*** Opening Supplied data ***
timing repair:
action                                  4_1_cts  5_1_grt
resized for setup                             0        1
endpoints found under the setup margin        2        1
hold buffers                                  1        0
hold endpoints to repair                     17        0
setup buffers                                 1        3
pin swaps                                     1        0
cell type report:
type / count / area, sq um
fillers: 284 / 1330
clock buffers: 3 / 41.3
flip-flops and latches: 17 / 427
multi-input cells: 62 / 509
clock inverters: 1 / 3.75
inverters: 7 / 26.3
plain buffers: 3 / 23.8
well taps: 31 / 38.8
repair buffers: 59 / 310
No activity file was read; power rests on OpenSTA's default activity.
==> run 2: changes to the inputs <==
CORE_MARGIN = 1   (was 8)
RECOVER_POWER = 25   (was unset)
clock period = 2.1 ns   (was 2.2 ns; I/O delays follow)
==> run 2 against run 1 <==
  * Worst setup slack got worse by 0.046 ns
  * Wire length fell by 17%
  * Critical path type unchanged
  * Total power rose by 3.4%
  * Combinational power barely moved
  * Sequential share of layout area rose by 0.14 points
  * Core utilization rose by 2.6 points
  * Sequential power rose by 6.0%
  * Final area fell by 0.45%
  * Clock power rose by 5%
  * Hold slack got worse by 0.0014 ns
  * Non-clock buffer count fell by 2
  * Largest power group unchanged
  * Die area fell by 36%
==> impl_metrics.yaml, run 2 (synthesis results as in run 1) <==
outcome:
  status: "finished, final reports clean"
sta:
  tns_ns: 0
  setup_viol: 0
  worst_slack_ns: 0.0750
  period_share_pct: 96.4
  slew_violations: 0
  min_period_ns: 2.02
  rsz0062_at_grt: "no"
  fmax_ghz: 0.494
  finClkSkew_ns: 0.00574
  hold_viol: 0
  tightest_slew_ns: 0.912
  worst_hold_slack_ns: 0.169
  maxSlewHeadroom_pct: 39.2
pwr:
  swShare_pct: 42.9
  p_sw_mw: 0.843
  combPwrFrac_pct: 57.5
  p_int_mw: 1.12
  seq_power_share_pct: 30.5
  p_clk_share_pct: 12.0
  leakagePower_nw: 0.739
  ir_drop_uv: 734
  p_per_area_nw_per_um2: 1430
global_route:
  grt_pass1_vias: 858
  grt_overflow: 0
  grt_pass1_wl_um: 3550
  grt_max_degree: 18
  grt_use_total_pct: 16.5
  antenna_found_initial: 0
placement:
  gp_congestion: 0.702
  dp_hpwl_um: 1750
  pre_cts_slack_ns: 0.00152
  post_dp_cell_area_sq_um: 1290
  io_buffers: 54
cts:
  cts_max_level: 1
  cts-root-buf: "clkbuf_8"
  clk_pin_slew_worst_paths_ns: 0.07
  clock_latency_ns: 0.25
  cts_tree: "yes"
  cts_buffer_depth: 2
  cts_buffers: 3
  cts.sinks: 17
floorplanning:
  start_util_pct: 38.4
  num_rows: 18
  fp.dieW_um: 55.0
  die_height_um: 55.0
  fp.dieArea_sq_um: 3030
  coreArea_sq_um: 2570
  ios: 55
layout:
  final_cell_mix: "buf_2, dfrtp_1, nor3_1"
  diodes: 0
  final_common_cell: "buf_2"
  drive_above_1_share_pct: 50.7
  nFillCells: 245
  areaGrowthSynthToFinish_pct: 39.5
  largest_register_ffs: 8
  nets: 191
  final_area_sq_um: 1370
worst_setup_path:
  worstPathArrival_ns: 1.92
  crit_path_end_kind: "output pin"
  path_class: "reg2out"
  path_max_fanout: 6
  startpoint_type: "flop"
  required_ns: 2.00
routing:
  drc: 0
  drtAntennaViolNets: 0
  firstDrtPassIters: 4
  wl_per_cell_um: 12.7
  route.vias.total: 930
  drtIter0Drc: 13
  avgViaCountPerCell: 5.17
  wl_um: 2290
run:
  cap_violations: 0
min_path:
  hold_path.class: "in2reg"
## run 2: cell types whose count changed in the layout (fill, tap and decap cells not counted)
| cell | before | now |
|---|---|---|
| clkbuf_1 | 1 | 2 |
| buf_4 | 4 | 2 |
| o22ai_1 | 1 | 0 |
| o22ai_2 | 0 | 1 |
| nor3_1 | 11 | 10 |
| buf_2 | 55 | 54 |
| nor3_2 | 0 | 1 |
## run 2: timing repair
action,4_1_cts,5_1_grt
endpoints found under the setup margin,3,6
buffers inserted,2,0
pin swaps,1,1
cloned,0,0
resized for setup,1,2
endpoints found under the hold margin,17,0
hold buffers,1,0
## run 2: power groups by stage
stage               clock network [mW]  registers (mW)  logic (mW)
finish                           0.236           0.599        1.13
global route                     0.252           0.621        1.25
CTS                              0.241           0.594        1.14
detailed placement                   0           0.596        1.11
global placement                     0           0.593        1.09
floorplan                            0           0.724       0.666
--- src/rtl/alu_isa_pkg.sv ---
`default_nettype none
//------------------------------------------------------------------------------
// Module   : alu_isa_pkg
// Purpose  : Shared ISA definitions for the operand stage and the ALU: field
//            layout of the 16-bit instruction, opcode / ext encodings, datapath
//            constants and the small decode helpers both blocks agree on.
// Ports    : none (package)
// Revision : 1.0  initial release
//------------------------------------------------------------------------------
package alu_isa_pkg;

   localparam int DATA_WIDTH = 16;
   localparam int REG_ADDR_W = 4;
   localparam int NUM_REGS   = 16;
   localparam int CTL_WIDTH  = 8;

   typedef logic [3:0]            opcode_t;
   typedef logic [3:0]            ext_t;
   typedef logic [REG_ADDR_W-1:0] regaddr_t;

   // Instruction word layout: opcode | Rdest | ext | Rsrc  (imm8 = {ext, Rsrc})
   typedef struct packed {
      opcode_t  opcode;
      regaddr_t rdest;
      ext_t     ext;
      regaddr_t rsrc;
   } instr_t;

   // Opcodes
   localparam opcode_t OP_RTYPE     = 4'b0000;
   localparam opcode_t OP_ANDI      = 4'b0001;
   localparam opcode_t OP_ORI       = 4'b0010;
   localparam opcode_t OP_XORI      = 4'b0011;
   localparam opcode_t OP_MEMANDJMP = 4'b0100;
   localparam opcode_t OP_ADDI      = 4'b0101;
   localparam opcode_t OP_ADDUI     = 4'b0110;
   localparam opcode_t OP_SHIFT     = 4'b1000;
   localparam opcode_t OP_SUBI      = 4'b1001;
   localparam opcode_t OP_CMPI      = 4'b1011;
   localparam opcode_t OP_BCOND     = 4'b1100;
   localparam opcode_t OP_MOVI      = 4'b1101;
   localparam opcode_t OP_LUI       = 4'b1111;

   // RTYPE ext codes
   localparam ext_t EXT_AND   = 4'b0001;
   localparam ext_t EXT_OR    = 4'b0010;
   localparam ext_t EXT_XOR   = 4'b0011;
   localparam ext_t EXT_ADD   = 4'b0101;
   localparam ext_t EXT_ADDU  = 4'b0110;
   localparam ext_t EXT_SUB   = 4'b1001;
   localparam ext_t EXT_CMP   = 4'b1011;
   localparam ext_t EXT_MOV   = 4'b1101;

   // SHIFT-opcode ext codes
   localparam ext_t EXT_LSH   = 4'b0100;
   localparam ext_t EXT_STORI = 4'b0101;
   localparam ext_t EXT_ASH   = 4'b0110;

   // MEMANDJMP ext codes
   localparam ext_t EXT_LOAD  = 4'b0000;
   localparam ext_t EXT_STORE = 4'b0100;
   localparam ext_t EXT_JCOND = 4'b1100;

   // Sub-classes of the SHIFT opcode, which decide the operand routing
   typedef enum logic [1:0] {
      SHK_REG   = 2'd0,   // shift amount in a register
      SHK_IMM   = 2'd1,   // shift amount encoded in the instruction
      SHK_STORI = 2'd2    // store-immediate shares the opcode
   } shift_kind_t;

   // Opcodes whose destination operand is an extended imm8
   function automatic logic is_imm_op(input opcode_t op);
      case (op)
         OP_ANDI, OP_ORI, OP_XORI, OP_ADDI, OP_ADDUI,
         OP_SUBI, OP_CMPI, OP_MOVI, OP_LUI: return 1'b1;
         default:                           return 1'b0;
      endcase
   endfunction

   function automatic logic imm_is_signed(input opcode_t op);
      case (op)
         OP_ADDI, OP_SUBI, OP_CMPI, OP_MOVI: return 1'b1;
         default:                            return 1'b0;
      endcase
   endfunction

   function automatic logic writes_rdest(input opcode_t op, input ext_t ext);
      case (op)
         OP_RTYPE:     return (ext != EXT_CMP);
         OP_CMPI:      return 1'b0;
         OP_SHIFT:     return (ext != EXT_STORI);
         OP_MEMANDJMP: return !((ext == EXT_STORE) || (ext == EXT_JCOND));
         OP_BCOND:     return 1'b0;
         default:      return 1'b1;
      endcase
   endfunction

   // Unlisted SHIFT ext codes are routed like an immediate shift
   function automatic shift_kind_t shift_kind(input ext_t ext);
      if ((ext == EXT_LSH) || (ext == EXT_ASH))
         return SHK_REG;
      else if (ext == EXT_STORI)
         return SHK_STORI;
      else
         return SHK_IMM;
   endfunction

endpackage
`default_nettype wire

--- src/rtl/reg_file_16x.sv ---
`default_nettype none
//------------------------------------------------------------------------------
// Module   : reg_file_16x
// Purpose  : General-purpose register file, one synchronous write port and two
//            combinational read ports. Reads return registered contents only;
//            any write-to-read forwarding is done by the instantiating stage.
// Ports    : clk      in   clock
//            reset_n  in   asynchronous active-low reset, clears every entry
//            we       in   write enable
//            waddr    in   write address
//            wdata    in   write data
//            raddr_a  in   read port A address
//            rdata_a  out  read port A data
//            raddr_b  in   read port B address
//            rdata_b  out  read port B data
// Revision : 1.0  initial release
//------------------------------------------------------------------------------
module reg_file_16x
   import alu_isa_pkg::*;
#(
   parameter int WIDTH = DATA_WIDTH,
   parameter int NREGS = NUM_REGS
) (
   input  logic                  clk,
   input  logic                  reset_n,
   input  logic                  we,
   input  logic [REG_ADDR_W-1:0] waddr,
   input  logic [WIDTH-1:0]      wdata,
   input  logic [REG_ADDR_W-1:0] raddr_a,
   output logic [WIDTH-1:0]      rdata_a,
   input  logic [REG_ADDR_W-1:0] raddr_b,
   output logic [WIDTH-1:0]      rdata_b
);

   logic [WIDTH-1:0] r_mem [NREGS];

   always_ff @(posedge clk or negedge reset_n) begin
      if (!reset_n) begin
         for (int i = 0; i < NREGS; i++) begin
            r_mem[i] <= '0;
         end
      end else if (we) begin
         r_mem[waddr] <= wdata;
      end
   end

   assign rdata_a = r_mem[raddr_a];
   assign rdata_b = r_mem[raddr_b];

endmodule
`default_nettype wire

--- src/rtl/alu_operand_stage.sv ---
`default_nettype none
//------------------------------------------------------------------------------
// Module   : alu_operand_stage
// Purpose  : Issue stage in front of the ALU. Decodes one instruction per
//            valid/ready handshake, reads the register file, extends the
//            immediate and registers the ALU operands. A per-register pending
//            scoreboard (set on issue of a writing instruction, cleared by
//            writeback or by flushing the held instruction) stalls
//            read-after-write hazards.
// Config   : ALU_OPERAND_BYPASS_EN - when defined, a read of the register being
//            written back this cycle takes wbData and is not treated as
//            pending, so a dependent instruction issues in the writeback cycle.
// Ports    : clk               in   clock
//            reset_n           in   asynchronous active-low reset
//            instr             in   instruction word
//            instrValid        in   instr is valid
//            instrReady        out  stage accepts instr this cycle
//            flush             in   drop the held output instruction
//            outReady          in   downstream consumes the output
//            outValid          out  output operands valid
//            aluEnable         out  copy of outValid
//            operationControl  out  {opcode, ext}, ext zeroed for immediates
//            sourceData        out  ALU source operand
//            destData          out  ALU destination operand
//            outDestAddr       out  Rdest of the held instruction
//            outWrites         out  held instruction writes Rdest
//            wbEn/wbAddr/wbData in register-file write port
// Revision : 1.0  initial release
//------------------------------------------------------------------------------
module alu_operand_stage
   import alu_isa_pkg::*;
#(
   parameter int WIDTH   = DATA_WIDTH,
   parameter int CTL_LEN = CTL_WIDTH,
   parameter int NREGS   = NUM_REGS
) (
   input  logic                  clk,
   input  logic                  reset_n,
   input  logic [15:0]           instr,
   input  logic                  instrValid,
   output logic                  instrReady,
   input  logic                  flush,
   input  logic                  outReady,
   output logic                  outValid,
   output logic                  aluEnable,
   output logic [CTL_LEN-1:0]    operationControl,
   output logic [WIDTH-1:0]      sourceData,
   output logic [WIDTH-1:0]      destData,
   output logic [REG_ADDR_W-1:0] outDestAddr,
   output logic                  outWrites,
   input  logic                  wbEn,
   input  logic [REG_ADDR_W-1:0] wbAddr,
   input  logic [WIDTH-1:0]      wbData
);

   instr_t                w_f;
   logic [7:0]            w_imm8;
   logic [WIDTH-1:0]      w_rf_a;      // R[Rdest] from the register file
   logic [WIDTH-1:0]      w_rf_b;      // R[Rsrc]  from the register file
   logic [WIDTH-1:0]      w_rd_a;
   logic [WIDTH-1:0]      w_rd_b;
   logic [WIDTH-1:0]      w_imm_ext;
   logic [WIDTH-1:0]      w_imm_zext;
   logic [WIDTH-1:0]      w_src;
   logic [WIDTH-1:0]      w_dst;
   logic [3:0]            w_ext_out;
   logic                  w_use_a;
   logic                  w_use_b;
   logic                  w_writes;
   logic                  w_hazard;
   logic                  w_ready;
   logic                  w_fire;
   logic [NREGS-1:0]      w_pend_eff;
   logic [NREGS-1:0]      w_wb_clr;
   logic [NREGS-1:0]      w_flush_clr;
   logic [NREGS-1:0]      w_set;

   logic [NREGS-1:0]      r_pending;
   logic                  r_valid;
   logic [CTL_LEN-1:0]    r_ctl;
   logic [WIDTH-1:0]      r_src;
   logic [WIDTH-1:0]      r_dst;
   logic [REG_ADDR_W-1:0] r_dest;
   logic                  r_writes;

   assign w_f    = instr_t'(instr);
   assign w_imm8 = instr[7:0];

   //---------------------------------------------------------------------------
   // Register file: port A always reads Rdest, port B always reads Rsrc
   //---------------------------------------------------------------------------
   reg_file_16x #(
      .WIDTH (WIDTH),
      .NREGS (NREGS)
   ) u_reg_file (
      .clk     (clk),
      .reset_n (reset_n),
      .we      (wbEn),
      .waddr   (wbAddr),
      .wdata   (wbData),
      .raddr_a (w_f.rdest),
      .rdata_a (w_rf_a),
      .raddr_b (w_f.rsrc),
      .rdata_b (w_rf_b)
   );

   assign w_wb_clr = wbEn ? (NREGS'(1) << wbAddr) : '0;

`ifdef ALU_OPERAND_BYPASS_EN
   // Forward the writeback value and hide the bit it is about to clear
   assign w_rd_a     = (wbEn && (wbAddr == w_f.rdest)) ? wbData : w_rf_a;
   assign w_rd_b     = (wbEn && (wbAddr == w_f.rsrc))  ? wbData : w_rf_b;
   assign w_pend_eff = r_pending & ~w_wb_clr;
`else
   assign w_rd_a     = w_rf_a;
   assign w_rd_b     = w_rf_b;
   assign w_pend_eff = r_pending;
`endif

   //---------------------------------------------------------------------------
   // Decode: operand routing, immediate extension, register usage
   //---------------------------------------------------------------------------
   assign w_imm_zext = {{(WIDTH-8){1'b0}}, w_imm8};
   assign w_imm_ext  = imm_is_signed(w_f.opcode) ? {{(WIDTH-8){w_imm8[7]}}, w_imm8}
                                                 : w_imm_zext;
   assign w_writes   = writes_rdest(w_f.opcode, w_f.ext);

   always_comb begin
      w_src     = '0;
      w_dst     = '0;
      w_use_a   = 1'b0;
      w_use_b   = 1'b0;
      w_ext_out = w_f.ext;
      case (w_f.opcode)
         OP_RTYPE: begin
            w_src   = w_rd_b;
            w_dst   = w_rd_a;
            w_use_a = 1'b1;
            w_use_b = 1'b1;
         end
         OP_SHIFT: begin
            case (shift_kind(w_f.ext))
               SHK_REG: begin
                  w_src   = w_rd_a;
                  w_dst   = w_rd_b;
                  w_use_a = 1'b1;
                  w_use_b = 1'b1;
               end
               SHK_STORI: begin
                  w_src   = w_imm_zext;
                  w_dst   = w_rd_a;
                  w_use_a = 1'b1;
               end
               default: begin
                  w_src   = w_rd_a;
                  w_use_a = 1'b1;
               end
            endcase
         end
         OP_MEMANDJMP: begin
            w_src   = w_rd_a;
            w_dst   = w_rd_b;
            w_use_a = 1'b1;
            w_use_b = 1'b1;
         end
         default: begin
            // Immediate class; BCOND and unassigned opcodes read no registers
            // and present zero operands.
            if (is_imm_op(w_f.opcode)) begin
               w_src     = w_rd_a;
               w_dst     = w_imm_ext;
               w_use_a   = 1'b1;
               w_ext_out = 4'b0000;
            end
         end
      endcase
   end

   //---------------------------------------------------------------------------
   // Handshake and hazard detection
   //---------------------------------------------------------------------------
   assign w_hazard = instrValid &
                     ((w_use_a & w_pend_eff[w_f.rdest]) |
                      (w_use_b & w_pend_eff[w_f.rsrc]));
   assign w_ready  = (!r_valid || outReady) && !w_hazard && !flush;
   assign w_fire   = instrValid && w_ready;

   //---------------------------------------------------------------------------
   // Pending scoreboard: a set in the same cycle as a clear of that bit wins
   //---------------------------------------------------------------------------
   assign w_set       = (w_fire && w_writes) ? (NREGS'(1) << w_f.rdest) : '0;
   // A flushed instruction will never write back, so release its register
   assign w_flush_clr = (flush && r_valid && r_writes) ? (NREGS'(1) << r_dest) : '0;

   always_ff @(posedge clk or negedge reset_n) begin
      if (!reset_n) begin
         r_pending <= '0;
      end else begin
         r_pending <= (r_pending & ~(w_wb_clr | w_flush_clr)) | w_set;
      end
   end

   //---------------------------------------------------------------------------
   // Output register; flush has priority over both a new issue and outReady
   //---------------------------------------------------------------------------
   always_ff @(posedge clk or negedge reset_n) begin
      if (!reset_n) begin
         r_valid  <= 1'b0;
         r_ctl    <= '0;
         r_src    <= '0;
         r_dst    <= '0;
         r_dest   <= '0;
         r_writes <= 1'b0;
      end else if (flush) begin
         r_valid  <= 1'b0;
      end else if (w_fire) begin
         r_valid  <= 1'b1;
         r_ctl    <= CTL_LEN'({w_f.opcode, w_ext_out});
         r_src    <= w_src;
         r_dst    <= w_dst;
         r_dest   <= w_f.rdest;
         r_writes <= w_writes;
      end else if (outReady) begin
         r_valid  <= 1'b0;
      end
   end

   assign instrReady       = w_ready;
   assign outValid         = r_valid;
   assign aluEnable        = r_valid;
   assign operationControl = r_ctl;
   assign sourceData       = r_src;
   assign destData         = r_dst;
   assign outDestAddr      = r_dest;
   assign outWrites        = r_writes;

endmodule
`default_nettype wire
*** Closing Supplied data ***
About this task —
Lines above that include the string "resized" need to be copied.

Expected answer —
resized for setup                             0        1
resized for setup,1,2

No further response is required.